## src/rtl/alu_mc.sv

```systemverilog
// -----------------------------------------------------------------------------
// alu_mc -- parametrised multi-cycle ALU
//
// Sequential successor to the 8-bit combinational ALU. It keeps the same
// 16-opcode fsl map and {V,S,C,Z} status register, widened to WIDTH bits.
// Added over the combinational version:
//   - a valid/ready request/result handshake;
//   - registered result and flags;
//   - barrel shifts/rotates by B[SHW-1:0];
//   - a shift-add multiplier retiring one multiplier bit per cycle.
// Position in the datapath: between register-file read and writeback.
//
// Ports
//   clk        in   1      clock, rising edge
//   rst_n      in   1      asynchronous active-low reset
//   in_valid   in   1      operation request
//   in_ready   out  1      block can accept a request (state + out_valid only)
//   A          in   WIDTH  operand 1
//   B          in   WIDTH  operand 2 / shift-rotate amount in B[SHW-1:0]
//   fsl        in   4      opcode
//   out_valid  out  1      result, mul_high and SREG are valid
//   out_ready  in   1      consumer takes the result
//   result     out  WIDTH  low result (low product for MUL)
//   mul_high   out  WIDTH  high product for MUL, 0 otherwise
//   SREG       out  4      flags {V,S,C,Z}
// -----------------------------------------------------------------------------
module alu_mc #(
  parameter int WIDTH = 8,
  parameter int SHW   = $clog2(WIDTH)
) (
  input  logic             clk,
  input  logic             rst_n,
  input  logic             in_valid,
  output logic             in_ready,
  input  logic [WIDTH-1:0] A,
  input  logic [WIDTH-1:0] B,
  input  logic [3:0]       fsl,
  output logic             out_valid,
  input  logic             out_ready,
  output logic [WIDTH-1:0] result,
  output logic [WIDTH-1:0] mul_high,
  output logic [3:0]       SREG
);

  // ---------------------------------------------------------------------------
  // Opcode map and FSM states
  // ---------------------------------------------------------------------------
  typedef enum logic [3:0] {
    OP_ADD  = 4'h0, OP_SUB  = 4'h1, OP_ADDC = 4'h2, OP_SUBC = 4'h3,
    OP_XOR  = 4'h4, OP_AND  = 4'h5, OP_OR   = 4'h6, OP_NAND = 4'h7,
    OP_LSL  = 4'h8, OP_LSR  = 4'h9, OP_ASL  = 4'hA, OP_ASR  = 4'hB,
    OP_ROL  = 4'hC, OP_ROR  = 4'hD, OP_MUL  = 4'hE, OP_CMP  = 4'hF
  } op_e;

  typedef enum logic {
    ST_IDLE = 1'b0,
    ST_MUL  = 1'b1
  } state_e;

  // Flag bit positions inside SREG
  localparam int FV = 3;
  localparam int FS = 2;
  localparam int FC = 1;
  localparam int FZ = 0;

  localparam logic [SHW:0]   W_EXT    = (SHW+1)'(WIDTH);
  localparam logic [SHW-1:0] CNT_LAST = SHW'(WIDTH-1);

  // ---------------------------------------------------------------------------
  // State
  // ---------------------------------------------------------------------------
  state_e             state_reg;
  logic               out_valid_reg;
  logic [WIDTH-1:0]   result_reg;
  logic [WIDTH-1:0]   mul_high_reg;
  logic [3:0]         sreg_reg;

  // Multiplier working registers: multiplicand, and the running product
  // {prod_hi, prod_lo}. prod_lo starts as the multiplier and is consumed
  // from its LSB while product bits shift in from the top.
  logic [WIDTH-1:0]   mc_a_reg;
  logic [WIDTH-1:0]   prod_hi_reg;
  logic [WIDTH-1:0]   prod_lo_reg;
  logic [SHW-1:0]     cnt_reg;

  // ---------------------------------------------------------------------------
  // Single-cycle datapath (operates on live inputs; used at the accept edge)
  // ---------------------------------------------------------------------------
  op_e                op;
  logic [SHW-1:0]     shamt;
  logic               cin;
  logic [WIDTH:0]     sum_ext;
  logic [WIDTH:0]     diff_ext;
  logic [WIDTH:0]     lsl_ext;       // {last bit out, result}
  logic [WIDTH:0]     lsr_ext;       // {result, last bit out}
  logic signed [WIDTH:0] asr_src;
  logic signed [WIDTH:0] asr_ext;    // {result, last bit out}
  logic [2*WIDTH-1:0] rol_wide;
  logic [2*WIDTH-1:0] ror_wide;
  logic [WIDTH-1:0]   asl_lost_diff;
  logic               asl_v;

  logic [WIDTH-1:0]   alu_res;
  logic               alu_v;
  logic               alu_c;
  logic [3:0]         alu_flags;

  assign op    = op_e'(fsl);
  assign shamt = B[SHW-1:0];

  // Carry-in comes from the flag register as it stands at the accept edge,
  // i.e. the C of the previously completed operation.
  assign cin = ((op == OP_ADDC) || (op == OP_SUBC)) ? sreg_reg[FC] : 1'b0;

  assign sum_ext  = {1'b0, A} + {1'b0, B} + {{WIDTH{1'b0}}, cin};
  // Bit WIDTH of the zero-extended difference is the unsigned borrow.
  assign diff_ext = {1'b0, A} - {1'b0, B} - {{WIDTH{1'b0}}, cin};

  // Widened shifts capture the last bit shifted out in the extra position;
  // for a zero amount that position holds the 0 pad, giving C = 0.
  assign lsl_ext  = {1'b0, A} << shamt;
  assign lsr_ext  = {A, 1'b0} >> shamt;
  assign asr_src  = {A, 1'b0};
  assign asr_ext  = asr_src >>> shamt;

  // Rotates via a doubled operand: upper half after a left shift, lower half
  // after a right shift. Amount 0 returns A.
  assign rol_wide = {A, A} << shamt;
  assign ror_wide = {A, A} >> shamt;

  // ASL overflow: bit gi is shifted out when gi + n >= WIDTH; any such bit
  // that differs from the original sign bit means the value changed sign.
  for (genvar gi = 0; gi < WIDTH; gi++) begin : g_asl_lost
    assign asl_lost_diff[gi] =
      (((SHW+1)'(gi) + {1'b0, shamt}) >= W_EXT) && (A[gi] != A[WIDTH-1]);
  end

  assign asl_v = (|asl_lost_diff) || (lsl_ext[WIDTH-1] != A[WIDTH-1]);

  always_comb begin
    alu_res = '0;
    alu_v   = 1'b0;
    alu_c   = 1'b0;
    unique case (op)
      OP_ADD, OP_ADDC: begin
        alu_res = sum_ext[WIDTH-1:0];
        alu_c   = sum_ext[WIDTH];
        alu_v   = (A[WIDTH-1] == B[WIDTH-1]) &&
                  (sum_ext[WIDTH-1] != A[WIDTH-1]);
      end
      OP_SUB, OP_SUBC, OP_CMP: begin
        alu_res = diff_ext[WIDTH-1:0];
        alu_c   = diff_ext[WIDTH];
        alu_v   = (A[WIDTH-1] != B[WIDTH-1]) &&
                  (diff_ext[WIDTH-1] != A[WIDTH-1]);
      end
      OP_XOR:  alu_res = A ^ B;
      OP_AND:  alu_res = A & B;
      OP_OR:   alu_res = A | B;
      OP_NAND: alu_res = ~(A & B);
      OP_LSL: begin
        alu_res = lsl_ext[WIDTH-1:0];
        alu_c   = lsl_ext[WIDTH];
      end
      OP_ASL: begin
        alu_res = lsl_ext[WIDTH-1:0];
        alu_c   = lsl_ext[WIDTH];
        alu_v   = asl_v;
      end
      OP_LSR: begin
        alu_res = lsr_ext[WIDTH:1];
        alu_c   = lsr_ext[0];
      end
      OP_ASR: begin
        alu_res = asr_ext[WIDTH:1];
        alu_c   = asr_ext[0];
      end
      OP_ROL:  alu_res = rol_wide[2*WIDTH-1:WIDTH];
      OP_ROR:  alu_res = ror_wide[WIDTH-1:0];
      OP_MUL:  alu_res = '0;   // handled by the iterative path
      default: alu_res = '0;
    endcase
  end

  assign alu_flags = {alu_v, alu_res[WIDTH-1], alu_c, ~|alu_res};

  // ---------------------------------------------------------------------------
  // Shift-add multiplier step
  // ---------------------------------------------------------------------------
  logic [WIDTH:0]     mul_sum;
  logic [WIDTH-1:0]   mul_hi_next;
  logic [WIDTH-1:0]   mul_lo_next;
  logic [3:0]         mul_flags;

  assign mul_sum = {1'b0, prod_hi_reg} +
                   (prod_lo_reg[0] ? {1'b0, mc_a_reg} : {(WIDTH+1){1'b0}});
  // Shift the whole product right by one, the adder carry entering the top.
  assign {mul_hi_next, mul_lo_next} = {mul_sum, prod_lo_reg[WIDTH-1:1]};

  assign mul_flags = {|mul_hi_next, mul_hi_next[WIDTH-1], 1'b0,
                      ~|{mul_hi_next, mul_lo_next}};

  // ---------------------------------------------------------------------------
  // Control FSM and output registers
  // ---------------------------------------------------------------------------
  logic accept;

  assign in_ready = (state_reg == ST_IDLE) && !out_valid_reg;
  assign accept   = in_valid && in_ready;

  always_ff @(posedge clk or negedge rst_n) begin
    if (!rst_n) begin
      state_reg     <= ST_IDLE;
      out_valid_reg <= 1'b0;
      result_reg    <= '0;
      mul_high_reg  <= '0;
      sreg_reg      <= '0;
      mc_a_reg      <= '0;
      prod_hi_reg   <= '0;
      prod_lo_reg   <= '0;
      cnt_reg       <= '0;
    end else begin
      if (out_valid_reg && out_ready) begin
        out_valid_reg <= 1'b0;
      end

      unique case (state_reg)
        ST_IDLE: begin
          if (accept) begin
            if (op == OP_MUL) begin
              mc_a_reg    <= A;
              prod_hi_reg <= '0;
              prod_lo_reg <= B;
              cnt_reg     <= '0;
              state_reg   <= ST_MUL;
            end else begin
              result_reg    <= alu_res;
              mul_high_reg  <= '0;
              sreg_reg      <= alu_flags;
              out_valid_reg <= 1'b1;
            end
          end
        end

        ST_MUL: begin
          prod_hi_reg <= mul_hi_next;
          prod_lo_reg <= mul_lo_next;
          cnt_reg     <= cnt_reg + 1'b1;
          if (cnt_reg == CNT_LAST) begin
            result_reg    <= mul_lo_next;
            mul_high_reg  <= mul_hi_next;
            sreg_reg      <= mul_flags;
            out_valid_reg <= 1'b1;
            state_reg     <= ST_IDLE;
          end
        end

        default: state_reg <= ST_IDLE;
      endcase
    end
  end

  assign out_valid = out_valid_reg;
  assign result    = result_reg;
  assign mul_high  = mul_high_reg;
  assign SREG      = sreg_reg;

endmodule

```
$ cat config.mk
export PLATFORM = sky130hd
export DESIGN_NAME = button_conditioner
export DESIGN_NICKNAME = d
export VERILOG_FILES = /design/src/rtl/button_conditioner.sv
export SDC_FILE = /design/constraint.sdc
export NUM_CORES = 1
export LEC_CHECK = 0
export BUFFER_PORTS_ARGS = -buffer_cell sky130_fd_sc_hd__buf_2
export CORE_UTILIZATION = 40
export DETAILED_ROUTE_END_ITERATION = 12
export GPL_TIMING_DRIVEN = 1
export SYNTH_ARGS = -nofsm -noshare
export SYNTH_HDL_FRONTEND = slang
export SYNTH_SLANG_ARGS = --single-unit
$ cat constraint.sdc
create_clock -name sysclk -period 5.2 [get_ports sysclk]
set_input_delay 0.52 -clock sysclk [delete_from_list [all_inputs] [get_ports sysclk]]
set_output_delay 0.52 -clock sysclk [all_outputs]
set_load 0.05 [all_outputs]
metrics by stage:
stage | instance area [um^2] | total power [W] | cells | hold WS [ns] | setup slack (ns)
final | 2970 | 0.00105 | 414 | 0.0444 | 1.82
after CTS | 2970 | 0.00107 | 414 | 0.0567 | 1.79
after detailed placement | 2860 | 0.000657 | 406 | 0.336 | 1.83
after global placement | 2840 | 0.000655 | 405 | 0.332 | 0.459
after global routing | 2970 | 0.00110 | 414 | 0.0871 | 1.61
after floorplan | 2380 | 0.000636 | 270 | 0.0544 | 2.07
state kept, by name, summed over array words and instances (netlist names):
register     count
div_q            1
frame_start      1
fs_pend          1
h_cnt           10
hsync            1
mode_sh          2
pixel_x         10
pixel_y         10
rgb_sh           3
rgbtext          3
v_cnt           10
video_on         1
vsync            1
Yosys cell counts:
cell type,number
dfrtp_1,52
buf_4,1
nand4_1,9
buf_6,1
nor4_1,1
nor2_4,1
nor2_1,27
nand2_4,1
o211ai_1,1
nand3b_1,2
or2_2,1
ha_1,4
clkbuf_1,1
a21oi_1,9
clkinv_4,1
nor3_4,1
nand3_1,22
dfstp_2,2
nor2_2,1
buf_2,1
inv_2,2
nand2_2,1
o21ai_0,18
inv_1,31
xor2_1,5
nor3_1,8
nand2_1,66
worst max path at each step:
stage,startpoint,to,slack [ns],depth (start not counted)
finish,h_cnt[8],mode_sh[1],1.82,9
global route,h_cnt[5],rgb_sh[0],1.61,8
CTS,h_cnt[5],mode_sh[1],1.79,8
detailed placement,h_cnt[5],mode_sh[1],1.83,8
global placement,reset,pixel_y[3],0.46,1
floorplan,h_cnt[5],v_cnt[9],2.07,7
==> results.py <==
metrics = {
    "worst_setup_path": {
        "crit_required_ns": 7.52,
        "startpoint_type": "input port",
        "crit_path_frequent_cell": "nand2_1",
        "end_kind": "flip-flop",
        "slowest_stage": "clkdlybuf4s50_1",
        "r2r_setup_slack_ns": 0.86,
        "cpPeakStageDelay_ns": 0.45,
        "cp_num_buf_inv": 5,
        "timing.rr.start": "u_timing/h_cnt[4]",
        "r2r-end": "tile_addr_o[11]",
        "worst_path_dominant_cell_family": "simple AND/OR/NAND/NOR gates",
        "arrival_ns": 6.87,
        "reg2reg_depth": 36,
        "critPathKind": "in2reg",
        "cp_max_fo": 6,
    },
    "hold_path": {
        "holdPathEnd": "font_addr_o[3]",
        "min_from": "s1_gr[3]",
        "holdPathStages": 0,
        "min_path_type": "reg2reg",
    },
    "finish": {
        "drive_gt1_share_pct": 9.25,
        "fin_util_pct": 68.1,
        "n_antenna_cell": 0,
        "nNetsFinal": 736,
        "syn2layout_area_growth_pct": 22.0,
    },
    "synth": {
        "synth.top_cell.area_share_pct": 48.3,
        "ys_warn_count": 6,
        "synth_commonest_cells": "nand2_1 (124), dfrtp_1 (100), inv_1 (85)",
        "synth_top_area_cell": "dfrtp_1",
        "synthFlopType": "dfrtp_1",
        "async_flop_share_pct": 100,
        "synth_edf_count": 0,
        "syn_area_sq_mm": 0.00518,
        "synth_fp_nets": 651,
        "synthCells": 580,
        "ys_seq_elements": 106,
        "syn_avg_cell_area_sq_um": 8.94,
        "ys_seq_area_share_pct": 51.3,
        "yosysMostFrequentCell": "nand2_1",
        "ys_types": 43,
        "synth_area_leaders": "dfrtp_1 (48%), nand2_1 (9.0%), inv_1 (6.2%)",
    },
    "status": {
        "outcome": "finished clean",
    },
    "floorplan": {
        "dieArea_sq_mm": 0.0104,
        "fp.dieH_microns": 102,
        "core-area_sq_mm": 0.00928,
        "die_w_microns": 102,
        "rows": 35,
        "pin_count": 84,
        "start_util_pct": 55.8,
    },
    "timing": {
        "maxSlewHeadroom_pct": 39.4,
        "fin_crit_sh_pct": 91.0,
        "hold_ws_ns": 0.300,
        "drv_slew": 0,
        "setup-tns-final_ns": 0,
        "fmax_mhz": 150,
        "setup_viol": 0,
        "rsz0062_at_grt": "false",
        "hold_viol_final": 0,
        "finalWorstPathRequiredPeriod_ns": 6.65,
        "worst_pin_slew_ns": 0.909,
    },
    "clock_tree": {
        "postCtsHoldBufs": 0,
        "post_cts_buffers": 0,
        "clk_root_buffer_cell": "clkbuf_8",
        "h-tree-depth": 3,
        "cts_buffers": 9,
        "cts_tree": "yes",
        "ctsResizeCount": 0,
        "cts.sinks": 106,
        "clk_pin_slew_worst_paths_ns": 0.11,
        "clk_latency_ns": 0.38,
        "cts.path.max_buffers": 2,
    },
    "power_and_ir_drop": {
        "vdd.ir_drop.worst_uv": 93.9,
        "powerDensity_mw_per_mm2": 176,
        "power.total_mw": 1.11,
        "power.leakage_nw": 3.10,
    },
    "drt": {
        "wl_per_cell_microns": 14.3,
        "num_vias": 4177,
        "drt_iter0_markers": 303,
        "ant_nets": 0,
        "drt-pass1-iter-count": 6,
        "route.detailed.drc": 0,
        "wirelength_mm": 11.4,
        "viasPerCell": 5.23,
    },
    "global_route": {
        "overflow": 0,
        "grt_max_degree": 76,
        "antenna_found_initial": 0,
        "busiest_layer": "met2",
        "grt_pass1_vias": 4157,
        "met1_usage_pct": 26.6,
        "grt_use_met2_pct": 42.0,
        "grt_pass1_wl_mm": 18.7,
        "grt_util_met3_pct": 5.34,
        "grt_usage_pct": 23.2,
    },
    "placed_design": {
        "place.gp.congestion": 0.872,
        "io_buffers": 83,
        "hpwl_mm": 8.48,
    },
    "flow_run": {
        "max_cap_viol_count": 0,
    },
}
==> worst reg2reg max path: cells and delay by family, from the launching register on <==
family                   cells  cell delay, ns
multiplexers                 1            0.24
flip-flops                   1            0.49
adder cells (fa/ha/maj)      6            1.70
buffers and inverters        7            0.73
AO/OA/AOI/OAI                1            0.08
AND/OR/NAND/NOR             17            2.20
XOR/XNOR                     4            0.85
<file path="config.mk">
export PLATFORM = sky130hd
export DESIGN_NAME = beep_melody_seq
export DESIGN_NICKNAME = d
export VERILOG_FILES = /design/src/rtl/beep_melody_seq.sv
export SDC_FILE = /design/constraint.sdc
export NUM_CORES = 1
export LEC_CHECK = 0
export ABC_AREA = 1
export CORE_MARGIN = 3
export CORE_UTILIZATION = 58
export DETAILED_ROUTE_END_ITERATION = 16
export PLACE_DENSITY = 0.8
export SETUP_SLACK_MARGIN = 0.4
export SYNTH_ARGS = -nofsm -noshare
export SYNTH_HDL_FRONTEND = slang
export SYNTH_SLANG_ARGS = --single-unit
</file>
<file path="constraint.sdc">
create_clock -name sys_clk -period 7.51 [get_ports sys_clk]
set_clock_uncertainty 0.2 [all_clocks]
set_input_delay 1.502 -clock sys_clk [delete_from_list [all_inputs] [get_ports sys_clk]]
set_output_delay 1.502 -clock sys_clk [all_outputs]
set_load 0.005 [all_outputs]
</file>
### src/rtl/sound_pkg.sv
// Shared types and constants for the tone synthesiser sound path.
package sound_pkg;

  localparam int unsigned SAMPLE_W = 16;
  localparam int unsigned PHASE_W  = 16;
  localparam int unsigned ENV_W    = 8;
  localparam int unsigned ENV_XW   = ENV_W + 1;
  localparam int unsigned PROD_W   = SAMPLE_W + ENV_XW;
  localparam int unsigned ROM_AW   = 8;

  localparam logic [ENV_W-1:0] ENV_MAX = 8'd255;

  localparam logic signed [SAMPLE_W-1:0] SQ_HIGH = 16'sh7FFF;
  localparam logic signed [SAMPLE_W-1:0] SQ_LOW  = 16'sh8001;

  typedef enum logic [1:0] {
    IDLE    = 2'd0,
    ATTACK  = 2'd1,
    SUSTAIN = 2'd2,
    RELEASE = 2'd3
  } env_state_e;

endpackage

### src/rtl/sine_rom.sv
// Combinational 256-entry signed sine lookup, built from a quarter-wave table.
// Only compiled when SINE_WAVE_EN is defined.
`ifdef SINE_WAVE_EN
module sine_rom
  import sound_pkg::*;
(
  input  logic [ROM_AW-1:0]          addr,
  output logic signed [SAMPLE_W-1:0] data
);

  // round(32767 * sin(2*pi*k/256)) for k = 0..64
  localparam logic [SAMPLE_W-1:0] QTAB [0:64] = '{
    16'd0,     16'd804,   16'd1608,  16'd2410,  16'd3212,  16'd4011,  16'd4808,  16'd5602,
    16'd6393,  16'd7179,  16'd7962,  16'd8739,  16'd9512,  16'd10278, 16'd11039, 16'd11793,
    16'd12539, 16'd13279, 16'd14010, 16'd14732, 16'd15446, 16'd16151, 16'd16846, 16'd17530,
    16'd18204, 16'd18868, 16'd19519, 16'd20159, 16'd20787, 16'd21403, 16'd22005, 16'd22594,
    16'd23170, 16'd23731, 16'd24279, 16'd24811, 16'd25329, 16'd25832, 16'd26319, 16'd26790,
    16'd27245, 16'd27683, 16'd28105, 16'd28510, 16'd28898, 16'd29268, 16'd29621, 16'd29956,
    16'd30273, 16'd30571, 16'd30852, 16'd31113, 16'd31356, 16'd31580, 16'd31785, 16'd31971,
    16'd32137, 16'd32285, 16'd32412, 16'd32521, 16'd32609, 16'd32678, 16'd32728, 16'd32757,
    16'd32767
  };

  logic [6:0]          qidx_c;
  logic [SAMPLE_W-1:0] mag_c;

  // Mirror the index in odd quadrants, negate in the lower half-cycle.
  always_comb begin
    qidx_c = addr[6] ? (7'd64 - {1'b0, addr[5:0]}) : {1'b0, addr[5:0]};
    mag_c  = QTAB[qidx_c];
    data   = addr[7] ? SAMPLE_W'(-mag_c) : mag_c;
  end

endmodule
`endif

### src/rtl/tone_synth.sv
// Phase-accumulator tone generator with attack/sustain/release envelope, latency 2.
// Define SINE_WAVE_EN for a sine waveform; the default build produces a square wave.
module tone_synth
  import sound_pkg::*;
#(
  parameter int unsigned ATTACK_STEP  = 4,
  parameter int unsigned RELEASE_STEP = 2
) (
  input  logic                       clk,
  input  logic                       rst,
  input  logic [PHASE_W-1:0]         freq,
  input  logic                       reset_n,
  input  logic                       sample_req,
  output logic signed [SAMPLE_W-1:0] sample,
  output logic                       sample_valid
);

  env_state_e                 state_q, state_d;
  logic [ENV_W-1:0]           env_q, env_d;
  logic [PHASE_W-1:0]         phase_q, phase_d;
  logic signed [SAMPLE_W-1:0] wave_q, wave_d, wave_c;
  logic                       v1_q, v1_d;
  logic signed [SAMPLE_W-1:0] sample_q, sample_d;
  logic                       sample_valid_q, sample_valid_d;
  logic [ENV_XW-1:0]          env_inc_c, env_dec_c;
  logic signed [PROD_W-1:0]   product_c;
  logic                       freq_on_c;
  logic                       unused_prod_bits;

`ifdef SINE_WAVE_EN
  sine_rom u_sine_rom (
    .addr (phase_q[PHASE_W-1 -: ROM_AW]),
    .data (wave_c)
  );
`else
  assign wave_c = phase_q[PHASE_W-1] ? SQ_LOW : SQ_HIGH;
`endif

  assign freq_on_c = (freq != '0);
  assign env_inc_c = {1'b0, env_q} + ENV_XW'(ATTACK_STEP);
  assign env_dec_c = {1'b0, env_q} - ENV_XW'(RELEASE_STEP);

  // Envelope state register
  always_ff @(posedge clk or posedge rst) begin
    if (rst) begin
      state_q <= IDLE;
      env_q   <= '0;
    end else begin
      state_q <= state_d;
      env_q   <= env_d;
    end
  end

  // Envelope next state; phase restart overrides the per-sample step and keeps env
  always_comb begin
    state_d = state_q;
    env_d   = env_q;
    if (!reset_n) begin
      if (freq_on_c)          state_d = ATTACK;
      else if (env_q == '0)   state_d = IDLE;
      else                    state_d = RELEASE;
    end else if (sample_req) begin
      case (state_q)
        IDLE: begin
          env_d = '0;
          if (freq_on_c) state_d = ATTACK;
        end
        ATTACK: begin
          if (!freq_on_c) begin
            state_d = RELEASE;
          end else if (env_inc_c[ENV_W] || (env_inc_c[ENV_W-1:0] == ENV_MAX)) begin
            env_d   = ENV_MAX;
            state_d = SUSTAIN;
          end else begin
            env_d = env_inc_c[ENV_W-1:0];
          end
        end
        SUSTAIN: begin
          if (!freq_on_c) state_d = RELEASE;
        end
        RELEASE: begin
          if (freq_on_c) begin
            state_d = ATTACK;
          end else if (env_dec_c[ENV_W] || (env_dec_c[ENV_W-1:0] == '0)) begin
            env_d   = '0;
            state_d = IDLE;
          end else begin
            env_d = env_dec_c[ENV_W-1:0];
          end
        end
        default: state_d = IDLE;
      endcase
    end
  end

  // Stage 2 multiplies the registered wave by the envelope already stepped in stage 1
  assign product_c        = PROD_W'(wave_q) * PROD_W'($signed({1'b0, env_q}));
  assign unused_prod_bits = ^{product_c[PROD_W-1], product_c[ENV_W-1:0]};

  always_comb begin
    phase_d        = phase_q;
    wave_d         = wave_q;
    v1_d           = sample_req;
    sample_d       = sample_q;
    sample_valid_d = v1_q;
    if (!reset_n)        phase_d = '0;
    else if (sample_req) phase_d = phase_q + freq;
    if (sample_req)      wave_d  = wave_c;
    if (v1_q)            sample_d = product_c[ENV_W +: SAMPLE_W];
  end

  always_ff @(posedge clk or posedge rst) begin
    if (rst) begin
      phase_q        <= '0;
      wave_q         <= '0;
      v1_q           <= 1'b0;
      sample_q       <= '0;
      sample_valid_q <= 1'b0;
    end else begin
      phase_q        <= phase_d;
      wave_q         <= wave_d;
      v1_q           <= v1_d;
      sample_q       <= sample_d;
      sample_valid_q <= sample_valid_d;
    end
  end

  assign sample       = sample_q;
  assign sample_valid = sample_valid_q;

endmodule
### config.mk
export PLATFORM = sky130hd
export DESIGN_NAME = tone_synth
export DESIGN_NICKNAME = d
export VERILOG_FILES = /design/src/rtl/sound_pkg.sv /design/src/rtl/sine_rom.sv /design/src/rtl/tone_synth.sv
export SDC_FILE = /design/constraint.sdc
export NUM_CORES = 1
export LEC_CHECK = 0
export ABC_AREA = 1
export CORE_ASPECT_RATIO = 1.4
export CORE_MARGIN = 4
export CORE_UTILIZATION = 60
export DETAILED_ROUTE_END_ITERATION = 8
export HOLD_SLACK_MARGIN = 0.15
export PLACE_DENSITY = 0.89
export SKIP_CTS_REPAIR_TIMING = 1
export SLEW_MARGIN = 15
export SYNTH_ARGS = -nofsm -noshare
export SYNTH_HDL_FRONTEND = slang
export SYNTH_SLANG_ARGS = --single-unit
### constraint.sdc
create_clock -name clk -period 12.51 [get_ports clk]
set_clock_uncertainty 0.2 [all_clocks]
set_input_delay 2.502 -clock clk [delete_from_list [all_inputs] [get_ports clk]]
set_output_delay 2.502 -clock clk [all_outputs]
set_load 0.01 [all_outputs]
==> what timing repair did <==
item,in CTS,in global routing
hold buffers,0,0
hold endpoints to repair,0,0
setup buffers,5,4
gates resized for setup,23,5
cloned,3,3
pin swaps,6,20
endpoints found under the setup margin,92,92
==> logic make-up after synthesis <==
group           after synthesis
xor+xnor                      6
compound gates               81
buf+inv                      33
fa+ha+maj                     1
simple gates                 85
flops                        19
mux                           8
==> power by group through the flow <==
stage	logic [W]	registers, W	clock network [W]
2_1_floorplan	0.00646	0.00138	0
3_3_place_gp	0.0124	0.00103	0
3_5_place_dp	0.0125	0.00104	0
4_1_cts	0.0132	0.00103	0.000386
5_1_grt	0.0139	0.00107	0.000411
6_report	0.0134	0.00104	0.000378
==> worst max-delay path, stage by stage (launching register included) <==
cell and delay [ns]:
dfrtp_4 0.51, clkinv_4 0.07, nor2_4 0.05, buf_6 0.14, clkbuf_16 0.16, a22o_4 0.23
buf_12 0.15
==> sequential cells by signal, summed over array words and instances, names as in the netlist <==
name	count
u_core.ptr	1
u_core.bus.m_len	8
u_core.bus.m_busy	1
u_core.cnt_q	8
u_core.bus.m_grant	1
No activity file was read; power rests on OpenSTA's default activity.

*Your goal*
Tally the lines of the records above that contain the word "gates". Give only the total.

*Answer section*
4